Title Insurance Protects Your Investment
The biggest investment you will make in your life will probably be the purchase of a home. Before you close, you'll want to know that no other individual or entity has a right, lien or claim to the property, and protect your rights.
A title company does all the research to insure that a property has clear title. Making sure that a property is clear of all legal encumbrances is the job of a title insurance company.

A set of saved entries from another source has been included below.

**config.mk**
```make
export PLATFORM = sky130hd
export DESIGN_NAME = affine_addr_gen
export DESIGN_NICKNAME = d
export VERILOG_FILES = /design/src/rtl/affine_addr_gen.sv
export SDC_FILE = /design/constraint.sdc
export NUM_CORES = 1
export LEC_CHECK = 0
export CORE_ASPECT_RATIO = 1.25
export CORE_MARGIN = 4
export CORE_UTILIZATION = 53
export CTS_BUF_LIST = sky130_fd_sc_hd__clkbuf_16
export DETAILED_ROUTE_END_ITERATION = 10
export PLACE_DENSITY = 0.87
export SLEW_MARGIN = 40
export SYNTH_ARGS = -nofsm -noshare
export SYNTH_HDL_FRONTEND = slang
export SYNTH_SLANG_ARGS = --single-unit
```
**constraint.sdc**
```tcl
create_clock -name clk -period 5.5 [get_ports clk]
set_input_delay 1.65 -clock clk [delete_from_list [all_inputs] [get_ports clk]]
set_output_delay 1.65 -clock clk [all_outputs]
set_load 0.01 [all_outputs]
```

For a modest, one-time title insurance premium, you will receive continuous title insurance protection equal to the purchase price of the property or its current market value. The law doesn't require you to purchase this, but, the lender requires a title policy from the title company for their protection, and you should too! In Florida's purchase contracts, the seller will pay a portion of the buyer's title insurance if you let them choose the title company or attorney handling the closing. You are paying for the lender's coverage anyway! The realtor wrote the contract so the title company or attorney is protecting everyone's interest, not just the seller.
The title company searches the property's title history. Through its research, the title company can usually identify any title problems and have these problems cleared-up before you close on the property.
Real Estate law is extraordinarily complicated. Title companies make sure that all the T's are crossed and all the I's are dotted so you don't end up with a clouded title and legal problems. Your title insurance owner's policy (if you choose to purchase it) will describe the property and outline any recorded limitations on your ownership. It will also cover the responsibilities of the title company.
Title insurance covers the following:
- Contested title — Someone, usually a previous owner or occupant, claims they still own the property or have not given up their claim. In this case, the title company will defend your title and will cost you nothing as long as you purchase the title policy. The lender's policy does not cover you, only their interest.
- Defective title — This is a general term for a legal problem with the title that cannot be corrected and includes "contested title" above. Other examples of title defects include problems with legal access to the property, easements that make the property less usable, unusable, or non-saleable properties. Many other complex problems define "Defective title" or "Clouded Title." The title company will uncover these problems. If they miss them, the will insure your loss up to the amount of the policy. They also cover errors by lenders, and this could protect you as well, as long as you purchased a policy. People do make mistakes, and you want to make sure you have this insurance. A home purchase is the largest purchase of your lifetime. Make sure you talk to your attorney or title agent for further reasons why you should buy a title insurance policy.